247 – O banco espanhol Santander SA atingiu a meta de 9% de capitais próprios exigida pela Associação Bancária Europeia. O banco espanhol precisava captar 15,3 bilhões de euros (US$ 19,46 bilhões) para atender as novas regras determinando mais capital de reserva. A reviravolta no caso se deve ao Brasil.

O maior banco da zona do euro em valor de mercado transferiu o equivalente a uma participação de 4,41% do Banco Santander (Brasil) SA para “uma instituição financeira internacional de grande porte”, que por sua vez, transferirá as ações para os portadores de títulos conversíveis emitidos pela filial brasileira do Santander em outubro de 2010. As informações são do Wall Street Journal.

Com a transferência, o Santander passa a contabilizar esse crédito como parte do capital mínimo exigido pelos critérios da associação bancária, em vez esperar até outubro de 2013 para realizar a conversão.

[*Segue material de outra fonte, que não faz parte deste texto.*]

**src/rtl/core/ffcha_pkg.sv**
```systemverilog
// Package for the first-fit chunk heap allocator: sizes, codes, the work item
// that passes from the front end to the back end, and the heap size clamp.
// Depends on nothing; every other file of the block but ffcha_ram uses it.
package ffcha_pkg;

   localparam int MAX_CHUNKS  = 64;
   localparam int IDX_W       = (MAX_CHUNKS > 1) ? $clog2(MAX_CHUNKS) : 1;
   localparam int CNT_W       = $clog2(MAX_CHUNKS + 1);
   localparam int SIZE_W      = 25;
   localparam int ADDR_W      = 32;
   localparam int START_W     = 24;
   localparam int STATUS_W    = 3;
   localparam int CMD_W       = 2;
   localparam int CSR_W       = 32;
   localparam int CSR_IDX_W   = 1;
   localparam int CHUNK_W     = START_W + SIZE_W;
   localparam int QUEUE_DEPTH = 2;
   localparam int QPTR_W      = (QUEUE_DEPTH > 1) ? $clog2(QUEUE_DEPTH) : 1;
   localparam int QCNT_W      = $clog2(QUEUE_DEPTH + 1);

   localparam logic [SIZE_W-1:0] HEAP_LIMIT = SIZE_W'(1 << START_W);
   localparam logic [SIZE_W-1:0] BYTES_MAX  = '1;

   localparam logic [CSR_IDX_W-1:0] CSR_BASE_ADDRESS = 1'b0;
   localparam logic [CSR_IDX_W-1:0] CSR_HEAP_SIZE    = 1'b1;

   typedef enum logic [CMD_W-1:0] {
      CMD_ALLOC = 2'd0,
      CMD_FREE  = 2'd1,
      CMD_QUERY = 2'd2,
      CMD_CLEAR = 2'd3
   } cmd_type;

   typedef enum logic [STATUS_W-1:0] {
      STS_OK         = 3'd0,
      STS_BAD_SIZE   = 3'd1,
      STS_NO_MEMORY  = 3'd2,
      STS_TABLE_FULL = 3'd3,
      STS_UNTRACKED  = 3'd4
   } status_type;

   typedef enum logic [2:0] {
      OP_ALLOC    = 3'd0,
      OP_FREE     = 3'd1,
      OP_QUERY    = 3'd2,
      OP_CLEAR    = 3'd3,
      OP_BAD_SIZE = 3'd4
   } op_type;

   typedef enum logic [2:0] {
      BK_IDLE   = 3'b001,
      BK_SCAN   = 3'b010,
      BK_FINISH = 3'b100
   } back_state_type;

   typedef struct packed {
      op_type              op;
      logic [SIZE_W-1:0]   request_bytes;
      logic [ADDR_W-1:0]   offset;
      logic                inside_heap;
   } work_type;

   function automatic logic [SIZE_W-1:0] effective_size(input logic [SIZE_W-1:0] heap_size);
      effective_size = (heap_size > HEAP_LIMIT) ? HEAP_LIMIT : heap_size;
   endfunction

endpackage

```
**src/rtl/core/ffcha_ram.sv**
```systemverilog
// Generic single-write, single-read RAM with a registered read port.
// Depends on nothing.
module ffcha_ram #(
   parameter int WIDTH = 8,
   parameter int DEPTH = 2
) (
   input  logic                                        clock,
   input  logic                                        wr_en,
   input  logic [((DEPTH > 1) ? $clog2(DEPTH) : 1)-1:0] wr_addr,
   input  logic [WIDTH-1:0]                            wr_data,
   input  logic [((DEPTH > 1) ? $clog2(DEPTH) : 1)-1:0] rd_addr,
   output logic [WIDTH-1:0]                            rd_data
);

   logic [WIDTH-1:0] mem_ff [DEPTH];
   logic [WIDTH-1:0] rd_data_ff;

   always_ff @(posedge clock) begin
      if (wr_en) begin
         mem_ff[wr_addr] <= wr_data;
      end
      rd_data_ff <= mem_ff[rd_addr];
   end

   assign rd_data = rd_data_ff;

endmodule

```
**src/rtl/core/ffcha_front.sv**
```systemverilog
// Front end: takes request items, checks the allocation size, works out the
// heap offset and the membership test, and hands a work item to the queue.
// Depends on ffcha_pkg.
module ffcha_front (
   input  logic                          req_valid,
   output logic                          req_ready,
   input  logic [ffcha_pkg::CMD_W-1:0]   req_command,
   input  logic [ffcha_pkg::SIZE_W-1:0]  req_request_bytes,
   input  logic [ffcha_pkg::ADDR_W-1:0]  req_target_address,
   input  logic [ffcha_pkg::ADDR_W-1:0]  base_address,
   input  logic [ffcha_pkg::SIZE_W-1:0]  heap_size,
   input  logic                          queue_full,
   output logic                          push,
   output ffcha_pkg::work_type           push_data
);

   logic [ffcha_pkg::SIZE_W-1:0] eff_size;
   logic                         bad_size;
   logic [ffcha_pkg::ADDR_W:0]   heap_end;
   logic                         in_range;

   always_comb begin
      eff_size = ffcha_pkg::effective_size(heap_size);
      bad_size = (req_request_bytes == '0) || (req_request_bytes > eff_size);
      heap_end = {1'b0, base_address}
               + {{(ffcha_pkg::ADDR_W + 1 - ffcha_pkg::SIZE_W){1'b0}}, eff_size};
      in_range = (req_target_address >= base_address)
              && ({1'b0, req_target_address} < heap_end);

      push_data.request_bytes = req_request_bytes;
      push_data.offset        = req_target_address - base_address;
      push_data.inside_heap   = 1'b0;
      case (ffcha_pkg::cmd_type'(req_command))
         ffcha_pkg::CMD_ALLOC: begin
            push_data.op = bad_size ? ffcha_pkg::OP_BAD_SIZE : ffcha_pkg::OP_ALLOC;
         end
         ffcha_pkg::CMD_FREE: begin
            push_data.op = ffcha_pkg::OP_FREE;
         end
         ffcha_pkg::CMD_QUERY: begin
            push_data.op          = ffcha_pkg::OP_QUERY;
            push_data.inside_heap = in_range;
         end
         default: begin
            push_data.op = ffcha_pkg::OP_CLEAR;
         end
      endcase
   end

   assign req_ready = !queue_full;
   assign push      = req_valid && !queue_full;

endmodule

```
**src/rtl/core/ffcha_queue.sv**
```systemverilog
// Short work queue between the front end and the back end.
// Depends on ffcha_pkg.
module ffcha_queue (
   input  logic                clock,
   input  logic                reset,
   input  logic                push,
   input  ffcha_pkg::work_type push_data,
   output logic                full,
   input  logic                pop,
   output logic                head_valid,
   output ffcha_pkg::work_type head_data
);

   ffcha_pkg::work_type                entries_ff [ffcha_pkg::QUEUE_DEPTH];
   logic [ffcha_pkg::QPTR_W-1:0]       wr_ptr_ff, wr_ptr_in;
   logic [ffcha_pkg::QPTR_W-1:0]       rd_ptr_ff, rd_ptr_in;
   logic [ffcha_pkg::QCNT_W-1:0]       count_ff, count_in;

   function automatic logic [ffcha_pkg::QPTR_W-1:0] next_ptr(
      input logic [ffcha_pkg::QPTR_W-1:0] ptr);
      if (ptr == ffcha_pkg::QPTR_W'(ffcha_pkg::QUEUE_DEPTH - 1)) begin
         next_ptr = '0;
      end else begin
         next_ptr = ptr + 1'b1;
      end
   endfunction

   always_comb begin
      wr_ptr_in = push ? next_ptr(wr_ptr_ff) : wr_ptr_ff;
      rd_ptr_in = pop ? next_ptr(rd_ptr_ff) : rd_ptr_ff;
      count_in  = count_ff;
      if (push && !pop) begin
         count_in = count_ff + 1'b1;
      end else if (pop && !push) begin
         count_in = count_ff - 1'b1;
      end
   end

   always_ff @(posedge clock) begin
      if (reset) begin
         wr_ptr_ff <= '0;
         rd_ptr_ff <= '0;
         count_ff  <= '0;
      end else begin
         wr_ptr_ff <= wr_ptr_in;
         rd_ptr_ff <= rd_ptr_in;
         count_ff  <= count_in;
      end
   end

   always_ff @(posedge clock) begin
      if (push) begin
         entries_ff[wr_ptr_ff] <= push_data;
      end
   end

   assign full       = (count_ff == ffcha_pkg::QCNT_W'(ffcha_pkg::QUEUE_DEPTH));
   assign head_valid = (count_ff != '0);
   assign head_data  = entries_ff[rd_ptr_ff];

endmodule

```
**src/rtl/core/ffcha_back.sv**
```systemverilog
// Back end: scans the chunk table one entry a cycle, reuses, appends, releases or
// clears chunks, keeps the used-byte count and holds the response register.
// Depends on ffcha_pkg and ffcha_ram.
module ffcha_back (
   input  logic                            clock,
   input  logic                            reset,
   input  logic                            head_valid,
   input  ffcha_pkg::work_type             head_data,
   output logic                            pop,
   input  logic [ffcha_pkg::ADDR_W-1:0]    base_address,
   input  logic [ffcha_pkg::SIZE_W-1:0]    heap_size,
   output logic                            rsp_valid,
   input  logic                            rsp_ready,
   output logic [ffcha_pkg::STATUS_W-1:0]  rsp_status,
   output logic [ffcha_pkg::ADDR_W-1:0]    rsp_granted_address,
   output logic                            rsp_inside_heap,
   output logic [ffcha_pkg::SIZE_W-1:0]    rsp_bytes_in_use
);

   localparam int PAD_START = ffcha_pkg::ADDR_W - ffcha_pkg::START_W;
   localparam int PAD_SIZE  = ffcha_pkg::ADDR_W - ffcha_pkg::SIZE_W;

   ffcha_pkg::back_state_type              state_ff, state_in;
   ffcha_pkg::work_type                    work_ff, work_in;
   logic [ffcha_pkg::CNT_W-1:0]            rd_idx_ff, rd_idx_in;
   logic                                   chk_valid_ff, chk_valid_in;
   logic [ffcha_pkg::IDX_W-1:0]            chk_idx_ff, chk_idx_in;
   logic                                   found_ff, found_in;
   logic [ffcha_pkg::IDX_W-1:0]            hit_idx_ff, hit_idx_in;
   logic [ffcha_pkg::START_W-1:0]          hit_start_ff, hit_start_in;
   logic [ffcha_pkg::SIZE_W-1:0]           hit_len_ff, hit_len_in;
   logic [ffcha_pkg::MAX_CHUNKS-1:0]       in_use_ff, in_use_in;
   logic [ffcha_pkg::CNT_W-1:0]            chunk_count_ff, chunk_count_in;
   logic [ffcha_pkg::SIZE_W-1:0]           end_ff, end_in;
   logic [ffcha_pkg::SIZE_W-1:0]           used_ff, used_in;
   logic                                   rsp_valid_ff, rsp_valid_in;
   logic [ffcha_pkg::STATUS_W-1:0]         rsp_status_ff, rsp_status_in;
   logic [ffcha_pkg::ADDR_W-1:0]           rsp_granted_ff, rsp_granted_in;
   logic                                   rsp_inside_ff, rsp_inside_in;
   logic [ffcha_pkg::SIZE_W-1:0]           rsp_bytes_ff, rsp_bytes_in;

   logic                                   wr_en;
   logic [ffcha_pkg::CHUNK_W-1:0]          wr_data;
   logic [ffcha_pkg::CHUNK_W-1:0]          rd_data;
   logic [ffcha_pkg::START_W-1:0]          ram_start;
   logic [ffcha_pkg::SIZE_W-1:0]           ram_len;
   logic                                   hit;
   logic                                   out_free;
   logic [ffcha_pkg::SIZE_W-1:0]           eff_size;
   logic [ffcha_pkg::SIZE_W:0]             reuse_sum;
   logic [ffcha_pkg::SIZE_W:0]             append_used;
   logic [ffcha_pkg::SIZE_W:0]             append_end;

   ffcha_ram #(
      .WIDTH (ffcha_pkg::CHUNK_W),
      .DEPTH (ffcha_pkg::MAX_CHUNKS)
   ) u_chunk_ram (
      .clock   (clock),
      .wr_en   (wr_en),
      .wr_addr (chunk_count_ff[ffcha_pkg::IDX_W-1:0]),
      .wr_data (wr_data),
      .rd_addr (rd_idx_ff[ffcha_pkg::IDX_W-1:0]),
      .rd_data (rd_data)
   );

   always_comb begin
      ram_start   = rd_data[ffcha_pkg::CHUNK_W-1:ffcha_pkg::SIZE_W];
      ram_len     = rd_data[ffcha_pkg::SIZE_W-1:0];
      wr_data     = {end_ff[ffcha_pkg::START_W-1:0], work_ff.request_bytes};
      out_free    = !rsp_valid_ff || rsp_ready;
      eff_size    = ffcha_pkg::effective_size(heap_size);
      reuse_sum   = {1'b0, used_ff} + {1'b0, hit_len_ff};
      append_used = {1'b0, used_ff} + {1'b0, work_ff.request_bytes};
      append_end  = {1'b0, end_ff} + {1'b0, work_ff.request_bytes};

      if (work_ff.op == ffcha_pkg::OP_FREE) begin
         hit = in_use_ff[chk_idx_ff]
            && ({{PAD_START{1'b0}}, ram_start} == work_ff.offset);
      end else begin
         hit = !in_use_ff[chk_idx_ff] && (ram_len >= work_ff.request_bytes);
      end

      state_in       = state_ff;
      work_in        = work_ff;
      rd_idx_in      = rd_idx_ff;
      chk_valid_in   = 1'b0;
      chk_idx_in     = chk_idx_ff;
      found_in       = found_ff;
      hit_idx_in     = hit_idx_ff;
      hit_start_in   = hit_start_ff;
      hit_len_in     = hit_len_ff;
      in_use_in      = in_use_ff;
      chunk_count_in = chunk_count_ff;
      end_in         = end_ff;
      used_in        = used_ff;
      rsp_valid_in   = rsp_valid_ff && !rsp_ready;
      rsp_status_in  = rsp_status_ff;
      rsp_granted_in = rsp_granted_ff;
      rsp_inside_in  = rsp_inside_ff;
      rsp_bytes_in   = rsp_bytes_ff;
      pop            = 1'b0;
      wr_en          = 1'b0;

      case (state_ff)
         ffcha_pkg::BK_IDLE: begin
            if (head_valid) begin
               pop       = 1'b1;
               work_in   = head_data;
               rd_idx_in = '0;
               found_in  = 1'b0;
               if ((head_data.op == ffcha_pkg::OP_ALLOC)
                   || (head_data.op == ffcha_pkg::OP_FREE)) begin
                  state_in = ffcha_pkg::BK_SCAN;
               end else begin
                  state_in = ffcha_pkg::BK_FINISH;
               end
            end
         end
         ffcha_pkg::BK_SCAN: begin
            if (chk_valid_ff && hit) begin
               found_in     = 1'b1;
               hit_idx_in   = chk_idx_ff;
               hit_start_in = ram_start;
               hit_len_in   = ram_len;
               state_in     = ffcha_pkg::BK_FINISH;
            end else if (rd_idx_ff < chunk_count_ff) begin
               chk_valid_in = 1'b1;
               chk_idx_in   = rd_idx_ff[ffcha_pkg::IDX_W-1:0];
               rd_idx_in    = rd_idx_ff + 1'b1;
            end else if (!chk_valid_ff) begin
               state_in = ffcha_pkg::BK_FINISH;
            end
         end
         ffcha_pkg::BK_FINISH: begin
            if (out_free) begin
               state_in       = ffcha_pkg::BK_IDLE;
               rsp_valid_in   = 1'b1;
               rsp_status_in  = ffcha_pkg::STS_OK;
               rsp_granted_in = '0;
               rsp_inside_in  = 1'b0;
               case (work_ff.op)
                  ffcha_pkg::OP_ALLOC: begin
                     if (found_ff) begin
                        in_use_in[hit_idx_ff] = 1'b1;
                        used_in        = reuse_sum[ffcha_pkg::SIZE_W]
                                       ? ffcha_pkg::BYTES_MAX
                                       : reuse_sum[ffcha_pkg::SIZE_W-1:0];
                        rsp_granted_in = base_address + {{PAD_START{1'b0}}, hit_start_ff};
                     end else if (append_end > {1'b0, eff_size}) begin
                        rsp_status_in = ffcha_pkg::STS_NO_MEMORY;
                     end else if (chunk_count_ff >=
                                  ffcha_pkg::CNT_W'(ffcha_pkg::MAX_CHUNKS)) begin
                        rsp_status_in = ffcha_pkg::STS_TABLE_FULL;
                     end else begin
                        wr_en = 1'b1;
                        in_use_in[chunk_count_ff[ffcha_pkg::IDX_W-1:0]] = 1'b1;
                        chunk_count_in = chunk_count_ff + 1'b1;
                        end_in         = append_end[ffcha_pkg::SIZE_W-1:0];
                        used_in        = append_used[ffcha_pkg::SIZE_W]
                                       ? ffcha_pkg::BYTES_MAX
                                       : append_used[ffcha_pkg::SIZE_W-1:0];
                        rsp_granted_in = base_address + {{PAD_SIZE{1'b0}}, end_ff};
                     end
                  end
                  ffcha_pkg::OP_FREE: begin
                     if (found_ff) begin
                        in_use_in[hit_idx_ff] = 1'b0;
                        used_in = (used_ff >= hit_len_ff) ? (used_ff - hit_len_ff) : '0;
                     end else begin
                        rsp_status_in = ffcha_pkg::STS_UNTRACKED;
                     end
                  end
                  ffcha_pkg::OP_QUERY: begin
                     rsp_inside_in = work_ff.inside_heap;
                  end
                  ffcha_pkg::OP_BAD_SIZE: begin
                     rsp_status_in = ffcha_pkg::STS_BAD_SIZE;
                  end
                  default: begin
                     in_use_in      = '0;
                     chunk_count_in = '0;
                     end_in         = '0;
                     used_in        = '0;
                  end
               endcase
               rsp_bytes_in = used_in;
            end
         end
         default: begin
            state_in = ffcha_pkg::BK_IDLE;
         end
      endcase
   end

   always_ff @(posedge clock) begin
      if (reset) begin
         state_ff       <= ffcha_pkg::BK_IDLE;
         chk_valid_ff   <= 1'b0;
         in_use_ff      <= '0;
         chunk_count_ff <= '0;
         end_ff         <= '0;
         used_ff        <= '0;
         rsp_valid_ff   <= 1'b0;
      end else begin
         state_ff       <= state_in;
         chk_valid_ff   <= chk_valid_in;
         in_use_ff      <= in_use_in;
         chunk_count_ff <= chunk_count_in;
         end_ff         <= end_in;
         used_ff        <= used_in;
         rsp_valid_ff   <= rsp_valid_in;
      end
   end

   always_ff @(posedge clock) begin
      work_ff        <= work_in;
      rd_idx_ff      <= rd_idx_in;
      chk_idx_ff     <= chk_idx_in;
      found_ff       <= found_in;
      hit_idx_ff     <= hit_idx_in;
      hit_start_ff   <= hit_start_in;
      hit_len_ff     <= hit_len_in;
      rsp_status_ff  <= rsp_status_in;
      rsp_granted_ff <= rsp_granted_in;
      rsp_inside_ff  <= rsp_inside_in;
      rsp_bytes_ff   <= rsp_bytes_in;
   end

   assign rsp_valid           = rsp_valid_ff;
   assign rsp_status          = rsp_status_ff;
   assign rsp_granted_address = rsp_granted_ff;
   assign rsp_inside_heap     = rsp_inside_ff;
   assign rsp_bytes_in_use    = rsp_bytes_ff;

endmodule

```
**src/rtl/core/first_fit_chunk_heap_allocator.sv**
```systemverilog
// Top level of the first-fit chunk heap allocator: configuration registers,
// front end, work queue and back end.
// Depends on ffcha_pkg, ffcha_front, ffcha_queue and ffcha_back.
//
//   Channel  Direction  Handshake            Payload
//   req_     in         req_valid/req_ready  command, request_bytes, target_address
//   rsp_     out        rsp_valid/rsp_ready  status, granted_address, inside_heap,
//                                            bytes_in_use
//   csr_     in         csr_write_enable     csr_index, csr_write_data
//
// With the back end idle, an allocate or free item passes from acceptance through the queue
// to a scan of the chunk table, which stops at the first matching entry or after the last
// one, and then to the output register; query, clear and bad-size items skip the scan. The
// back end reads one chunk RAM entry a cycle while it scans.
// Reset empties the table at once through the in-use flags and the chunk count.
// The front end keeps taking items while the two-entry queue has room, and the back
// end holds a finished result in its output register while the response is stalled.
module first_fit_chunk_heap_allocator (
   input  logic                              clock,
   input  logic                              reset,
   input  logic                              req_valid,
   output logic                              req_ready,
   input  logic [ffcha_pkg::CMD_W-1:0]       req_command,
   input  logic [ffcha_pkg::SIZE_W-1:0]      req_request_bytes,
   input  logic [ffcha_pkg::ADDR_W-1:0]      req_target_address,
   output logic                              rsp_valid,
   input  logic                              rsp_ready,
   output logic [ffcha_pkg::STATUS_W-1:0]    rsp_status,
   output logic [ffcha_pkg::ADDR_W-1:0]      rsp_granted_address,
   output logic                              rsp_inside_heap,
   output logic [ffcha_pkg::SIZE_W-1:0]      rsp_bytes_in_use,
   input  logic                              csr_write_enable,
   input  logic [ffcha_pkg::CSR_IDX_W-1:0]   csr_index,
   input  logic [ffcha_pkg::CSR_W-1:0]       csr_write_data
);

   logic [ffcha_pkg::ADDR_W-1:0] base_address_ff, base_address_in;
   logic [ffcha_pkg::SIZE_W-1:0] heap_size_ff, heap_size_in;

   logic                         queue_full;
   logic                         push;
   ffcha_pkg::work_type          push_data;
   logic                         pop;
   logic                         head_valid;
   ffcha_pkg::work_type          head_data;

   always_comb begin
      base_address_in = base_address_ff;
      heap_size_in    = heap_size_ff;
      if (csr_write_enable) begin
         case (csr_index)
            ffcha_pkg::CSR_BASE_ADDRESS: begin
               base_address_in = csr_write_data[ffcha_pkg::ADDR_W-1:0];
            end
            ffcha_pkg::CSR_HEAP_SIZE: begin
               heap_size_in = csr_write_data[ffcha_pkg::SIZE_W-1:0];
            end
            default: begin
               base_address_in = base_address_ff;
            end
         endcase
      end
   end

   always_ff @(posedge clock) begin
      if (reset) begin
         base_address_ff <= '0;
         heap_size_ff    <= ffcha_pkg::HEAP_LIMIT;
      end else begin
         base_address_ff <= base_address_in;
         heap_size_ff    <= heap_size_in;
      end
   end

   ffcha_front u_front (
      .req_valid          (req_valid),
      .req_ready          (req_ready),
      .req_command        (req_command),
      .req_request_bytes  (req_request_bytes),
      .req_target_address (req_target_address),
      .base_address       (base_address_ff),
      .heap_size          (heap_size_ff),
      .queue_full         (queue_full),
      .push               (push),
      .push_data          (push_data)
   );

   ffcha_queue u_queue (
      .clock      (clock),
      .reset      (reset),
      .push       (push),
      .push_data  (push_data),
      .full       (queue_full),
      .pop        (pop),
      .head_valid (head_valid),
      .head_data  (head_data)
   );

   ffcha_back u_back (
      .clock               (clock),
      .reset               (reset),
      .head_valid          (head_valid),
      .head_data           (head_data),
      .pop                 (pop),
      .base_address        (base_address_ff),
      .heap_size           (heap_size_ff),
      .rsp_valid           (rsp_valid),
      .rsp_ready           (rsp_ready),
      .rsp_status          (rsp_status),
      .rsp_granted_address (rsp_granted_address),
      .rsp_inside_heap     (rsp_inside_heap),
      .rsp_bytes_in_use    (rsp_bytes_in_use)
   );

endmodule
```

O portador dos títulos conversíveis brasileiros é o fundo soberano do Catar, Qatar Holding, que os comprou por US$ 2,72 bilhões. O acordo no Brasil “é uma maneira de obter agora os benefícios da transação, e foi isso que me surpreendeu”, disse o analista Juan Pablo López, do Banco Espírito Santo.

Para garantir uma boa capitalização, o Santander planeja manter até o fim de junho de 2012 uma reserva de capital de 10%. Para isso, o banco vendeu recentemente uma participação na subsidiária chilena, bem como um banco de pequeno porte na Colômbia. O Santander também converteu recentemente ações preferenciais em novas ações ordinárias, contabilizando um ganho de 1,94 bilhão de euros, enquanto outros 1,66 bilhão de euros foram gerados pelo pagamento dos dividendos em ações em 2011, em vez de em dinheiro.

Além disso, o Santander planeja para outubro converter em ações 6,83 bilhões de euros em títulos que emitiu quatro anos atrás para pequenos investidores espanhóis. Basta saber se os esforços de emergência serão suficientes para estancar a sangria dos espanhóis.

Enquanto isso, o Brasil segue carregando o grupo nas costas.